В Греции Цицерону поставили голос. От природы голос у него был удивительно красивый и сильный, но не обработанный и часто срывался. Сейчас же он стал мягким, гибким и можно было любоваться всем богатством его оттенков (Plut. Cic., 4–5). Цицерон всю жизнь заботился о своем голосе, дрожал над ним и берег его не меньше, чем оперный певец.
Цицерона окружала масса интересных людей — риторов, философов, ученых. Впоследствии он, правда, признавался, что греки, в целом, произвели на него не очень приятное впечатление. Он советовал брату быть с ними приветливым, ласковым, но не доверять им так, как он доверяет римлянам. «Так лживы, так легковесны слишком многие из них, а долгое рабство научило их отвратительной лести… Друзья они пылкие, но неверные — они не смеют противиться нашей воле и завидуют не только нам, но и своим соотечественникам» (Q.fr., I, 16).

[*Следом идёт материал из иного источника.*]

--- src/design/cgtam_ram.sv ---
// Generic single-port-write, single-port-read RAM with registered read data.
module cgtam_ram #(
    parameter int WIDTH = 8,
    parameter int DEPTH = 16,
    localparam int AW = $clog2(DEPTH)
) (
    input  logic             clk,
    input  logic             we,
    input  logic [AW-1:0]    waddr,
    input  logic [WIDTH-1:0] wdata,
    input  logic [AW-1:0]    raddr,
    output logic [WIDTH-1:0] rdata
);

    logic [WIDTH-1:0] mem [DEPTH];
    logic [WIDTH-1:0] rdata_reg;

    // Write port and registered read port.
    always_ff @(posedge clk)
    begin
        if (we)
        begin
            mem[waddr] <= wdata;
        end
        rdata_reg <= mem[raddr];
    end

    assign rdata = rdata_reg;

endmodule
<file path="config.mk">
export PLATFORM = sky130hd
export DESIGN_NAME = cgtam_muldiv
export DESIGN_NICKNAME = d
export VERILOG_FILES = /design/src/design/cgtam_pkg.sv /design/src/design/cgtam_muldiv.sv
export SDC_FILE = /design/constraint.sdc
export NUM_CORES = 1
export LEC_CHECK = 0
export BUFFER_PORTS_ARGS = -buffer_cell sky130_fd_sc_hd__buf_4
export CAP_MARGIN = 0
export CORE_UTILIZATION = 54
export DETAILED_ROUTE_END_ITERATION = 8
export PLACE_DENSITY = 0.77
export SYNTH_ARGS = -nofsm -noshare
export SYNTH_HDL_FRONTEND = slang
export SYNTH_SLANG_ARGS = --single-unit
</file>
<file path="constraint.sdc">
create_clock -name clk -period 6.5 [get_ports clk]
set_input_delay 1.625 -clock clk [delete_from_list [all_inputs] [get_ports clk]]
set_output_delay 1.625 -clock clk [all_outputs]
set_load 0.02 [all_outputs]
</file>
$ cat src/bclru_pkg.sv
package bclru_pkg;

  localparam int unsigned PC_W        = 64;
  localparam int unsigned STAMP_W     = 64;
  localparam int unsigned CNT_W       = 32;
  localparam int unsigned SLOT_W      = 6;
  localparam int unsigned ENTRY_W     = CNT_W + STAMP_W + PC_W;
  localparam int unsigned IN_TDATA_W  = 64;
  localparam int unsigned OUT_FIELD_W = SLOT_W + 1 + 1 + PC_W + CNT_W + 1;
  localparam int unsigned OUT_TDATA_W = ((OUT_FIELD_W + 7) / 8) * 8;

  localparam logic [CNT_W-1:0] CNT_MAX = '1;

  typedef enum logic [1:0] {
    SRC_RECENT,
    SRC_PROBE_HIT,
    SRC_PROBE_EMPTY,
    SRC_SCAN
  } src_e;

  typedef enum logic [1:0] {
    RD_RECENT,
    RD_PROBE,
    RD_FIRST,
    RD_SCAN
  } rd_sel_e;

  typedef struct packed {
    logic    clear_wr;
    logic    accept;
    logic    rd_en;
    rd_sel_e rd_sel;
    logic    ld_home;
    logic    probe_adv;
    logic    scan_start;
    logic    scan_eval;
    logic    commit;
    logic    bad;
    src_e    src;
  } cmd_t;

  typedef struct packed {
    logic clear_last;
    logic pc_zero;
    logic recent_valid;
    logic mod_done;
    logic tag_empty;
    logic tag_match;
    logic probe_last;
    logic scan_stop;
    logic out_free;
  } sts_t;

endpackage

Однако, кажется, Цицерон не всегда следовал собственным мудрым наставлениям. Он был молод, горяч, всем увлекался и наделен был душой артиста. Кругом были образованные, умные люди — естественно, он стремился с ними познакомиться. Кроме того, Цицерона всю его жизнь отличала следующая черта — он был неумолимо суров к греху, но бесконечно снисходителен к грешникам, разумеется, если их руки не обагрены кровью. Со своей стороны он привлекал горячие симпатии греков: он был образован, остроумен, чарующе любезен и совершенно лишен гордости и суровости, можно сказать, национальных римских свойств. Эти черты столь же не нравились грекам в римлянах, как лживость и угодливость не нравились римлянам в греках. Во всяком случае, Плиний, давая наставления другу, отправляющемуся в Грецию, пишет: «Не будь горд и суров» (Plin. Ер., VIII, 24, 5). Вскоре было замечено, что Цицерон старается помочь каждому и сделать все, чтобы вызволить его из беды. Так что в Греции Цицерон приобрел много друзей и со многими сохранил дружбу на всю жизнь.

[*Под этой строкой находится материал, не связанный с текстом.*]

`src/rtl/wrc_pkg.sv`:
```
package wrc_pkg;

  localparam int unsigned AddrWidthDefault = 18;
  localparam int unsigned StartWidth       = 18;
  localparam int unsigned SizeWidth        = 19;
  localparam int unsigned CfgDataWidth     = 19;
  localparam int unsigned SumWidth         = 16;

  localparam logic [SumWidth-1:0] SumInit   = 16'h0013;
  localparam logic [SumWidth-1:0] AlignMask = 16'hFFFC;

  typedef enum logic [0:0] {
    CFG_REGION_START = 1'b0,
    CFG_REGION_SIZE  = 1'b1
  } cfg_reg_e;

  // Word handed from the address stage to the accumulator.
  typedef struct packed {
    logic [7:0]          data;
    logic                last;
    logic [SumWidth-1:0] stored;
    logic [SumWidth-1:0] weight;
  } stage_word_t;

  function automatic logic [SumWidth-1:0] swap_bytes(input logic [SumWidth-1:0] v);
    return {v[7:0], v[15:8]};
  endfunction

endpackage

```
`src/rtl/wrc_front.sv`:
```
module wrc_front import wrc_pkg::*; #(
  parameter int unsigned ADDRESS_WIDTH = AddrWidthDefault
) (
  input  logic                    clk_i,
  input  logic                    rst_ni,
  input  logic                    cfg_we_i,
  input  cfg_reg_e                cfg_index_i,
  input  logic [CfgDataWidth-1:0] cfg_wdata_i,
  input  logic                    in_accept_i,
  input  logic [7:0]              data_byte_i,
  input  logic                    last_byte_i,
  input  logic [SumWidth-1:0]     stored_checksum_i,
  input  logic                    advance_i,
  output logic                    word_valid_o,
  output stage_word_t             word_o
);

  logic [StartWidth-1:0]    start_q;
  logic [SizeWidth-1:0]     size_q;
  logic [ADDRESS_WIDTH-1:0] addr_q, addr_d;
  logic                     valid_q, valid_d;
  stage_word_t              word_q;

  logic [31:0]              addr_ext;
  logic [31:0]              start_ext;
  logic [31:0]              wstart_ext;
  logic [SumWidth-1:0]      weight;

  assign addr_ext   = 32'(addr_q);
  assign start_ext  = 32'(start_q);
  assign wstart_ext = 32'(cfg_wdata_i[StartWidth-1:0]);

  // Only the low 16 bits survive, so work the weight at that width.
  assign weight = size_q[SumWidth-1:0] - ((addr_ext[SumWidth-1:0] & AlignMask)
                  - start_q[SumWidth-1:0]);

  always_comb begin
    addr_d  = addr_q;
    valid_d = valid_q;
    if (advance_i) valid_d = 1'b0;
    if (in_accept_i) begin
      valid_d = 1'b1;
      if (last_byte_i) addr_d = start_ext[ADDRESS_WIDTH-1:0];
      else             addr_d = addr_q + ADDRESS_WIDTH'(1);
    end
    if (cfg_we_i && cfg_index_i == CFG_REGION_START) begin
      addr_d = wstart_ext[ADDRESS_WIDTH-1:0];
    end
  end

  always_ff @(posedge clk_i or negedge rst_ni) begin
    if (!rst_ni) begin
      start_q <= '0;
      size_q  <= SizeWidth'(1);
      addr_q  <= '0;
      valid_q <= 1'b0;
    end else begin
      addr_q  <= addr_d;
      valid_q <= valid_d;
      if (cfg_we_i) begin
        unique case (cfg_index_i)
          CFG_REGION_START: start_q <= cfg_wdata_i[StartWidth-1:0];
          CFG_REGION_SIZE:  size_q  <= cfg_wdata_i;
          default:          ;
        endcase
      end
    end
  end

  always_ff @(posedge clk_i) begin
    if (in_accept_i) begin
      word_q.data   <= data_byte_i;
      word_q.last   <= last_byte_i;
      word_q.stored <= stored_checksum_i;
      word_q.weight <= weight;
    end
  end

  assign word_valid_o = valid_q;
  assign word_o       = word_q;

endmodule

```
`src/rtl/wrc_accum.sv`:
```
module wrc_accum import wrc_pkg::*; (
  input  logic                clk_i,
  input  logic                rst_ni,
  input  logic                word_valid_i,
  input  stage_word_t         word_i,
  output logic                advance_o,
  output logic                out_valid_o,
  input  logic                out_ready_i,
  output logic [SumWidth-1:0] checksum_o,
  output logic                matches_res_o
);

  logic [SumWidth-1:0] sum_q, sum_d;
  logic [SumWidth-1:0] sum_next;
  logic [SumWidth-1:0] swapped;
  logic [SumWidth-1:0] prod;
  logic                out_valid_q, out_valid_d;
  logic                out_free;
  logic [SumWidth-1:0] checksum_q;
  logic                matches_q;

  // Only the low 16 bits of the product reach the sum.
  assign prod     = word_i.weight * {8'd0, word_i.data};
  assign sum_next = sum_q + prod;
  assign swapped  = swap_bytes(sum_next);

  assign out_free  = !out_valid_q || out_ready_i;
  assign advance_o = word_valid_i && (!word_i.last || out_free);

  always_comb begin
    sum_d       = sum_q;
    out_valid_d = out_valid_q;
    if (out_ready_i) out_valid_d = 1'b0;
    if (advance_o) begin
      if (word_i.last) begin
        sum_d       = SumInit;
        out_valid_d = 1'b1;
      end else begin
        sum_d = sum_next;
      end
    end
  end

  always_ff @(posedge clk_i or negedge rst_ni) begin
    if (!rst_ni) begin
      sum_q       <= SumInit;
      out_valid_q <= 1'b0;
    end else begin
      sum_q       <= sum_d;
      out_valid_q <= out_valid_d;
    end
  end

  always_ff @(posedge clk_i) begin
    if (advance_o && word_i.last) begin
      checksum_q <= swapped;
      matches_q  <= (swapped == word_i.stored);
    end
  end

  assign out_valid_o   = out_valid_q;
  assign checksum_o    = checksum_q;
  assign matches_res_o = matches_q;

endmodule

```
`src/rtl/weighted_region_checksum.sv`:
```
// Weighted region checksum. Feed the bytes of one region in address order,
// one word per byte, and flag the final byte with last_byte_i, carrying the
// stored checksum on that same word. Each byte is weighted by region_size
// minus the offset of its 4-byte-aligned address from region_start (16 bits)
// and summed modulo 2^16 onto a seed of 0x13. On the final byte one result
// word leaves: the sum byte-swapped and a match flag against the stored
// value; the sum and the address then reload for the next region. The block
// takes one byte every cycle: an address stage computes the weight into an
// input register, and a single 16x8 multiply-accumulate closes the sum loop.
// The final byte passes through the input register; its result then becomes
// valid in an output register and sits there while further bytes keep
// flowing. Input stalls only when a second final byte meets a result that
// has not yet been taken.
// Write region_start (index 0) or region_size (index 1) only while idle;
// writing region_start reloads the byte address at once.
module weighted_region_checksum import wrc_pkg::*; #(
  parameter int unsigned ADDRESS_WIDTH = AddrWidthDefault
) (
  input  logic                    clk_i,
  input  logic                    rst_ni,
  // configuration write port
  input  logic                    cfg_we_i,
  input  cfg_reg_e                cfg_index_i,
  input  logic [CfgDataWidth-1:0] cfg_wdata_i,
  // byte channel
  input  logic                    in_valid_i,
  output logic                    in_ready_o,
  input  logic [7:0]              data_byte_i,
  input  logic                    last_byte_i,
  input  logic [SumWidth-1:0]     stored_checksum_i,
  // result channel
  output logic                    out_valid_o,
  input  logic                    out_ready_i,
  output logic [SumWidth-1:0]     checksum_o,
  output logic                    matches_res_o
);

  logic        in_accept;
  logic        word_valid;
  logic        advance;
  stage_word_t word;

  // Take a new word whenever the input register empties this cycle.
  assign in_ready_o = !word_valid || advance;
  assign in_accept  = in_valid_i && in_ready_o;

  wrc_front #(
    .ADDRESS_WIDTH(ADDRESS_WIDTH)
  ) u_front (
    .clk_i             (clk_i),
    .rst_ni            (rst_ni),
    .cfg_we_i          (cfg_we_i),
    .cfg_index_i       (cfg_index_i),
    .cfg_wdata_i       (cfg_wdata_i),
    .in_accept_i       (in_accept),
    .data_byte_i       (data_byte_i),
    .last_byte_i       (last_byte_i),
    .stored_checksum_i (stored_checksum_i),
    .advance_i         (advance),
    .word_valid_o      (word_valid),
    .word_o            (word)
  );

  // Accumulate, and hold the final sum until the consumer takes it.
  wrc_accum u_accum (
    .clk_i         (clk_i),
    .rst_ni        (rst_ni),
    .word_valid_i  (word_valid),
    .word_i        (word),
    .advance_o     (advance),
    .out_valid_o   (out_valid_o),
    .out_ready_i   (out_ready_i),
    .checksum_o    (checksum_o),
    .matches_res_o (matches_res_o)
  );

endmodule
```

Размеренный, спокойный образ жизни, морской воздух, чудесный климат и советы греческих врачей сделали свое дело — Цицерон окреп и набрался сил. Конечно, совсем здоровым он не стал. Он прихварывал всю жизнь, никогда не мог себе позволить нарушить диету и строгий режим, назначенный врачами. Но, во всяком случае, туберкулезный процесс был остановлен, никто больше не предрекал ему скорую гибель и он уже не напоминал того доходягу, каким прибыл в Грецию. Таким образом, вспоминает сам Цицерон, через два года в Греции «и чрезмерное напряжение голоса улеглось во мне… и в груди прибавилось силы, а в теле соразмерности». Он чувствовал себя, по его собственным словам, совершенно преображенным (Brut., 316).

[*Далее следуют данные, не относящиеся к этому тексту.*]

==> src/rtl/eitp_pkg.sv <==
// ----------------------------------------------------------------------------
// eitp_pkg
// Shared constants and types for the Ethernet/IPv4/TCP header parser.
// ----------------------------------------------------------------------------
package eitp_pkg;

  localparam int unsigned MaxFrameBytes = 2048;
  localparam int unsigned MaxOptions    = 6;
  localparam int unsigned PosW          = $clog2(MaxFrameBytes + 1);
  localparam int unsigned OptCntW       = $clog2(MaxOptions + 1);
  localparam int unsigned NumMethods    = 9;

  localparam logic [4:0] FC_DST_MAC   = 5'd0;
  localparam logic [4:0] FC_SRC_MAC   = 5'd1;
  localparam logic [4:0] FC_ETYPE     = 5'd2;
  localparam logic [4:0] FC_IP_VER    = 5'd3;
  localparam logic [4:0] FC_IP_HLEN   = 5'd4;
  localparam logic [4:0] FC_TOT_LEN   = 5'd5;
  localparam logic [4:0] FC_IP_ID     = 5'd6;
  localparam logic [4:0] FC_IP_FLAGS  = 5'd7;
  localparam logic [4:0] FC_FRAG_OFF  = 5'd8;
  localparam logic [4:0] FC_TTL       = 5'd9;
  localparam logic [4:0] FC_PROTO     = 5'd10;
  localparam logic [4:0] FC_IP_CSUM   = 5'd11;
  localparam logic [4:0] FC_SRC_IP    = 5'd12;
  localparam logic [4:0] FC_DST_IP    = 5'd13;
  localparam logic [4:0] FC_SRC_PORT  = 5'd14;
  localparam logic [4:0] FC_DST_PORT  = 5'd15;
  localparam logic [4:0] FC_SEQ       = 5'd16;
  localparam logic [4:0] FC_ACK       = 5'd17;
  localparam logic [4:0] FC_TCP_HLEN  = 5'd18;
  localparam logic [4:0] FC_TCP_FLAGS = 5'd19;
  localparam logic [4:0] FC_WINDOW    = 5'd20;
  localparam logic [4:0] FC_TCP_CSUM  = 5'd21;
  localparam logic [4:0] FC_URGENT    = 5'd22;
  localparam logic [4:0] FC_OPT_KIND  = 5'd23;
  localparam logic [4:0] FC_MSS       = 5'd24;
  localparam logic [4:0] FC_WSCALE    = 5'd25;
  localparam logic [4:0] FC_TS_VAL    = 5'd26;
  localparam logic [4:0] FC_TS_ECR    = 5'd27;
  localparam logic [4:0] FC_METHOD    = 5'd28;
  localparam logic [4:0] FC_FRAME_END = 5'd29;

  localparam logic [7:0] OPT_NOP    = 8'd1;
  localparam logic [7:0] OPT_MSS    = 8'd2;
  localparam logic [7:0] OPT_WSCALE = 8'd3;
  localparam logic [7:0] OPT_SACKOK = 8'd4;
  localparam logic [7:0] OPT_TS     = 8'd8;

  // One parsed result.
  typedef struct packed {
    logic [4:0]  code;
    logic [47:0] value;
    logic [1:0]  depth;
    logic        last;
  } result_t;

  // What the front end hands the back end for one byte: up to two results.
  typedef struct packed {
    logic    v0;
    result_t r0;
    logic    v1;
    result_t r1;
  } work_t;

  // Method text, byte q of candidate k; zero past the name's end.
  function automatic logic [7:0] method_char(input logic [3:0] k, input logic [2:0] q);
    logic [55:0] s;
    begin
      unique case (k)
        4'd0:    s = {"GET", 32'h0};
        4'd1:    s = {"HEAD", 24'h0};
        4'd2:    s = {"POST", 24'h0};
        4'd3:    s = {"PUT", 32'h0};
        4'd4:    s = {"DELETE", 8'h0};
        4'd5:    s = "CONNECT";
        4'd6:    s = "OPTIONS";
        4'd7:    s = {"TRACE", 16'h0};
        4'd8:    s = {"PATCH", 16'h0};
        default: s = '0;
      endcase
      method_char = s[55 - 8*q -: 8];
    end
  endfunction

  function automatic logic [2:0] method_len(input logic [3:0] k);
    begin
      unique case (k)
        4'd0, 4'd3:       method_len = 3'd3;
        4'd1, 4'd2:       method_len = 3'd4;
        4'd4:             method_len = 3'd6;
        4'd5, 4'd6:       method_len = 3'd7;
        4'd7, 4'd8:       method_len = 3'd5;
        default:          method_len = 3'd0;
      endcase
    end
  endfunction

endpackage

==> src/rtl/eitp_if.sv <==
// ----------------------------------------------------------------------------
// eitp_in_if / eitp_out_if
// Valid/ready channels for frame bytes and parsed results.
// ----------------------------------------------------------------------------
interface eitp_in_if;
  logic       valid;
  logic       ready;
  logic [7:0] data_byte;
  logic       last_byte;
  modport source (output valid, output data_byte, output last_byte, input ready);
  modport sink (input valid, input data_byte, input last_byte, output ready);
endinterface

interface eitp_out_if;
  logic        valid;
  logic        ready;
  logic [4:0]  field_code;
  logic [47:0] field_value;
  logic [1:0]  end_depth;
  logic        last_result;
  modport source (output valid, output field_code, output field_value,
                  output end_depth, output last_result, input ready);
  modport sink (input valid, input field_code, input field_value,
                input end_depth, input last_result, output ready);
endinterface

==> src/rtl/eth_ipv4_tcp_header_parser.sv <==
// ----------------------------------------------------------------------------
// eth_ipv4_tcp_header_parser
// Streams Ethernet/IPv4/TCP header fields, TCP options and HTTP method.
// ----------------------------------------------------------------------------
// A field result is written into the four-entry queue when its last byte
// is accepted and is sent from the queue head. Throughput: one byte per
// cycle while the queue has room; two results of one byte leave in turn.
// Reset clears the parser state and empties the queue.
module eth_ipv4_tcp_header_parser (
  input  logic        clk_i,
  input  logic        rst_ni,
  eitp_in_if.sink     in,
  eitp_out_if.source  out
);

  eitp_pkg::work_t work;
  logic            full, take;

  // A byte is taken whenever the queue has room.
  assign in.ready = !full;
  assign take     = in.valid && !full;

  eitp_front u_front (
    .clk_i  (clk_i),
    .rst_ni (rst_ni),
    .take_i (take),
    .byte_i (in.data_byte),
    .last_i (in.last_byte),
    .work_o (work)
  );

  eitp_back u_back (
    .clk_i  (clk_i),
    .rst_ni (rst_ni),
    .push_i (take),
    .work_i (work),
    .full_o (full),
    .out    (out)
  );

endmodule

==> src/rtl/eitp_front.sv <==
// ----------------------------------------------------------------------------
// eitp_front
// Byte parser: tracks position and header lengths, produces per-byte results.
// ----------------------------------------------------------------------------
module eitp_front (
  input  logic                 clk_i,
  input  logic                 rst_ni,
  input  logic                 take_i,
  input  logic [7:0]           byte_i,
  input  logic                 last_i,
  output eitp_pkg::work_t      work_o
);

  logic [eitp_pkg::PosW-1:0]    pos_q, pos_d;
  logic [47:0]                  acc_q, acc_d;
  logic [5:0]                   iphl_q, iphl_d;
  logic [5:0]                   tcphl_q, tcphl_d;
  logic [3:0]                   ophase_q, ophase_d;
  logic [eitp_pkg::OptCntW-1:0] ocnt_q, ocnt_d;
  logic                         ostop_q, ostop_d;
  logic [eitp_pkg::NumMethods-1:0] mmask_q, mmask_d;
  logic [1:0]                   depth_q, depth_d;

  eitp_pkg::result_t r0, r1;
  logic              v0, v1;
  logic              in_range;
  logic [7:0]        b;
  logic [5:0]        raw_ip, raw_tcp;
  logic [eitp_pkg::PosW-1:0] p, t, r, pos_inc;
  logic [2:0]        q;
  logic [3:0]        mval;
  logic [eitp_pkg::NumMethods-1:0] mnew;

  always_comb begin
    b        = byte_i;
    p        = pos_q;
    in_range = pos_q < eitp_pkg::PosW'(eitp_pkg::MaxFrameBytes);
    acc_d    = {acc_q[39:0], b};
    pos_d = pos_q; iphl_d = iphl_q; tcphl_d = tcphl_q; ophase_d = ophase_q;
    ocnt_d = ocnt_q; ostop_d = ostop_q; mmask_d = mmask_q; depth_d = depth_q;
    v0 = 1'b0; v1 = 1'b0;
    r0 = '0; r1 = '0;
    raw_ip  = {b[3:0], 2'b00};
    raw_tcp = {b[7:4], 2'b00};
    t = eitp_pkg::PosW'(14) + eitp_pkg::PosW'(iphl_q);
    r = p - t;
    q = 3'(r - eitp_pkg::PosW'(tcphl_q));
    mnew = mmask_q;
    mval = 4'd0;
    pos_inc = pos_q + 1'b1;

    if (in_range) begin
      pos_d = pos_inc;
      v0 = 1'b1;
      unique case (p)
        eitp_pkg::PosW'(5):  r0 = '{eitp_pkg::FC_DST_MAC, acc_d, 2'd0, 1'b0};
        eitp_pkg::PosW'(11): r0 = '{eitp_pkg::FC_SRC_MAC, acc_d, 2'd0, 1'b0};
        eitp_pkg::PosW'(13): begin
          r0 = '{eitp_pkg::FC_ETYPE, {32'd0, acc_d[15:0]}, 2'd0, 1'b0};
          depth_d = 2'd1;
        end
        eitp_pkg::PosW'(14): begin
          r0 = '{eitp_pkg::FC_IP_VER, {44'd0, b[7:4]}, 2'd0, 1'b0};
          v1 = 1'b1;
          r1 = '{eitp_pkg::FC_IP_HLEN, {42'd0, raw_ip}, 2'd0, 1'b0};
          iphl_d = (raw_ip < 6'd20) ? 6'd20 : raw_ip;
        end
        eitp_pkg::PosW'(17): r0 = '{eitp_pkg::FC_TOT_LEN, {32'd0, acc_d[15:0]}, 2'd0, 1'b0};
        eitp_pkg::PosW'(19): r0 = '{eitp_pkg::FC_IP_ID, {32'd0, acc_d[15:0]}, 2'd0, 1'b0};
        eitp_pkg::PosW'(20): r0 = '{eitp_pkg::FC_IP_FLAGS, {45'd0, b[7:5]}, 2'd0, 1'b0};
        eitp_pkg::PosW'(21): r0 = '{eitp_pkg::FC_FRAG_OFF, {35'd0, acc_d[12:0]}, 2'd0, 1'b0};
        eitp_pkg::PosW'(22): r0 = '{eitp_pkg::FC_TTL, {40'd0, b}, 2'd0, 1'b0};
        eitp_pkg::PosW'(23): r0 = '{eitp_pkg::FC_PROTO, {40'd0, b}, 2'd0, 1'b0};
        eitp_pkg::PosW'(25): r0 = '{eitp_pkg::FC_IP_CSUM, {32'd0, acc_d[15:0]}, 2'd0, 1'b0};
        eitp_pkg::PosW'(29): r0 = '{eitp_pkg::FC_SRC_IP, {16'd0, acc_d[31:0]}, 2'd0, 1'b0};
        eitp_pkg::PosW'(33): r0 = '{eitp_pkg::FC_DST_IP, {16'd0, acc_d[31:0]}, 2'd0, 1'b0};
        default: v0 = 1'b0;
      endcase
      // Transport part starts after the IP header (which is >= 20, so no overlap
      // with the fixed IP fields above).
      if (p == eitp_pkg::PosW'(13) + eitp_pkg::PosW'(iphl_q) && depth_q < 2'd2)
        depth_d = 2'd2;
      if (p >= t && p != eitp_pkg::PosW'(14)) begin
        v0 = 1'b1;
        priority case (r)
          eitp_pkg::PosW'(1):  r0 = '{eitp_pkg::FC_SRC_PORT, {32'd0, acc_d[15:0]}, 2'd0, 1'b0};
          eitp_pkg::PosW'(3):  r0 = '{eitp_pkg::FC_DST_PORT, {32'd0, acc_d[15:0]}, 2'd0, 1'b0};
          eitp_pkg::PosW'(7):  r0 = '{eitp_pkg::FC_SEQ, {16'd0, acc_d[31:0]}, 2'd0, 1'b0};
          eitp_pkg::PosW'(11): r0 = '{eitp_pkg::FC_ACK, {16'd0, acc_d[31:0]}, 2'd0, 1'b0};
          eitp_pkg::PosW'(12): begin
            r0 = '{eitp_pkg::FC_TCP_HLEN, {42'd0, raw_tcp}, 2'd0, 1'b0};
            tcphl_d = (raw_tcp < 6'd20) ? 6'd20 : raw_tcp;
          end
          eitp_pkg::PosW'(13): r0 = '{eitp_pkg::FC_TCP_FLAGS, {42'd0, b[5:0]}, 2'd0, 1'b0};
          eitp_pkg::PosW'(15): r0 = '{eitp_pkg::FC_WINDOW, {32'd0, acc_d[15:0]}, 2'd0, 1'b0};
          eitp_pkg::PosW'(17): r0 = '{eitp_pkg::FC_TCP_CSUM, {32'd0, acc_d[15:0]}, 2'd0, 1'b0};
          eitp_pkg::PosW'(19): r0 = '{eitp_pkg::FC_URGENT, {32'd0, acc_d[15:0]}, 2'd0, 1'b0};
          default: v0 = 1'b0;
        endcase
        // TCP options: at most one result per byte, none of the fixed fields.
        if (r >= eitp_pkg::PosW'(20) && r < eitp_pkg::PosW'(tcphl_q) && !ostop_q) begin
          unique case (ophase_q)
            4'd0: begin
              if (ocnt_q >= eitp_pkg::OptCntW'(eitp_pkg::MaxOptions)) begin
                ostop_d = 1'b1;
              end else if (b == eitp_pkg::OPT_NOP || b == eitp_pkg::OPT_MSS ||
                           b == eitp_pkg::OPT_WSCALE || b == eitp_pkg::OPT_SACKOK ||
                           b == eitp_pkg::OPT_TS) begin
                v0 = 1'b1;
                r0 = '{eitp_pkg::FC_OPT_KIND, {40'd0, b}, 2'd0, 1'b0};
                ocnt_d = ocnt_q + 1'b1;
                if (b == eitp_pkg::OPT_MSS) ophase_d = 4'd1;
                else if (b == eitp_pkg::OPT_WSCALE) ophase_d = 4'd4;
                else if (b == eitp_pkg::OPT_SACKOK) ophase_d = 4'd6;
                else if (b == eitp_pkg::OPT_TS) ophase_d = 4'd7;
              end else begin
                ostop_d = 1'b1;
              end
            end
            4'd3: begin
              v0 = 1'b1;
              r0 = '{eitp_pkg::FC_MSS, {32'd0, acc_d[15:0]}, 2'd0, 1'b0};
              ophase_d = 4'd0;
            end
            4'd5: begin
              v0 = 1'b1;
              r0 = '{eitp_pkg::FC_WSCALE, {40'd0, b}, 2'd0, 1'b0};
              ophase_d = 4'd0;
            end
            4'd6: ophase_d = 4'd0;
            4'd11: begin
              v0 = 1'b1;
              r0 = '{eitp_pkg::FC_TS_VAL, {16'd0, acc_d[31:0]}, 2'd0, 1'b0};
              ophase_d = 4'd12;
            end
            4'd15: begin
              v0 = 1'b1;
              r0 = '{eitp_pkg::FC_TS_ECR, {16'd0, acc_d[31:0]}, 2'd0, 1'b0};
              ophase_d = 4'd0;
            end
            default: ophase_d = ophase_q + 1'b1;
          endcase
        end
        if (r + 1'b1 == eitp_pkg::PosW'(tcphl_q)) depth_d = 2'd3;
        if (r >= eitp_pkg::PosW'(tcphl_q) &&
            r - eitp_pkg::PosW'(tcphl_q) < eitp_pkg::PosW'(7)) begin
          for (int k = 0; k < eitp_pkg::NumMethods; k++) begin
            if (q < eitp_pkg::method_len(4'(k)) && b != eitp_pkg::method_char(4'(k), q))
              mnew[k] = 1'b0;
          end
          mmask_d = mnew;
          if (q == 3'd6) begin
            for (int k = eitp_pkg::NumMethods - 1; k >= 0; k--) begin
              if (mnew[k]) mval = 4'(k + 1);
            end
            v0 = 1'b1;
            r0 = '{eitp_pkg::FC_METHOD, {44'd0, mval}, 2'd0, 1'b0};
          end
        end
      end
    end

    if (last_i) begin
      // Frame end: keeps at most the first per-byte result.
      v1 = 1'b1;
      r1 = '{eitp_pkg::FC_FRAME_END, {{(48 - eitp_pkg::PosW){1'b0}}, pos_d},
             depth_d, 1'b1};
      pos_d = '0; iphl_d = 6'd20; tcphl_d = 6'd20; ophase_d = 4'd0;
      ocnt_d = '0; ostop_d = 1'b0; mmask_d = '1; depth_d = 2'd0; acc_d = '0;
    end
    if (!in_range) acc_d = last_i ? '0 : acc_q;

    work_o = '{v0, r0, v1, r1};
  end

  always_ff @(posedge clk_i or negedge rst_ni) begin
    if (!rst_ni) begin
      pos_q <= '0; acc_q <= '0; iphl_q <= 6'd20; tcphl_q <= 6'd20;
      ophase_q <= 4'd0; ocnt_q <= '0; ostop_q <= 1'b0; mmask_q <= '1;
      depth_q <= 2'd0;
    end else if (take_i) begin
      pos_q <= pos_d; acc_q <= acc_d; iphl_q <= iphl_d; tcphl_q <= tcphl_d;
      ophase_q <= ophase_d; ocnt_q <= ocnt_d; ostop_q <= ostop_d;
      mmask_q <= mmask_d; depth_q <= depth_d;
    end
  end

endmodule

Так незаметно проходил месяц за месяцем. Но Цицерон жил уже в Греции два года и ему надо было в конце концов решить, что же он будет делать в жизни. О возвращении в Рим нечего было и думать. Там был Сулла. Лучший друг Цицерона Аттик объявил, что остается в Афинах навек. Он стал эпикурейцем. Однако от Цицерона мы знаем, что эпикурейство Аттика было каким-то совершенно неортодоксальным. Он, например, признавал, что воля богов правит миром, а это в глазах его школы было чудовищной ересью (De leg., I, 21). Я думаю, что в учении Садов его привлекли не взгляды на атомы, богов и душу, а учение о том, что человек должен удалиться от шума общественной жизни. Эпикурейцы жили тесной общиной, как братья — при Эпикуре — рабы и свободные вместе; довольствовались малым и помогали своим близким. Вот это-то, видимо, и пленило Аттика и показалось ему отрадным после ужасов террора.
Цицерон говорил, что последует примеру друга. Он решил «переселиться в Афины, забыть о Форуме и проводить жизнь в покое, целиком отдавшись философии» (Plut. Cic., 4). И вдруг из Рима пришли поразительные известия — Сулла отрекся от власти, Сулла умер, Республика восстановлена, путь на родину открыт… Академия с ее тенистыми аллеями, тихая созерцательная жизнь, риторика, философия — словом, все благие намерения были забыты. Рим поманил его, и Цицерон, забыв все на свете, устремился домой (около 78 года).
Глава II
В КРУГУ СЕМЬИ
Рим принял Цицерона с распростертыми объятиями. Он сразу понял, что ни знать, ни народ не забыли его великодушной смелости. Перед ним открылись двери лучших домов столицы. Приглашение следовало за приглашением. Его любили, его ласкали. Герой наш полон был самых радужных надежд (Plut. Cic., 5). Рим был как сад после грозы. Все цвело и ожило для новой жизни.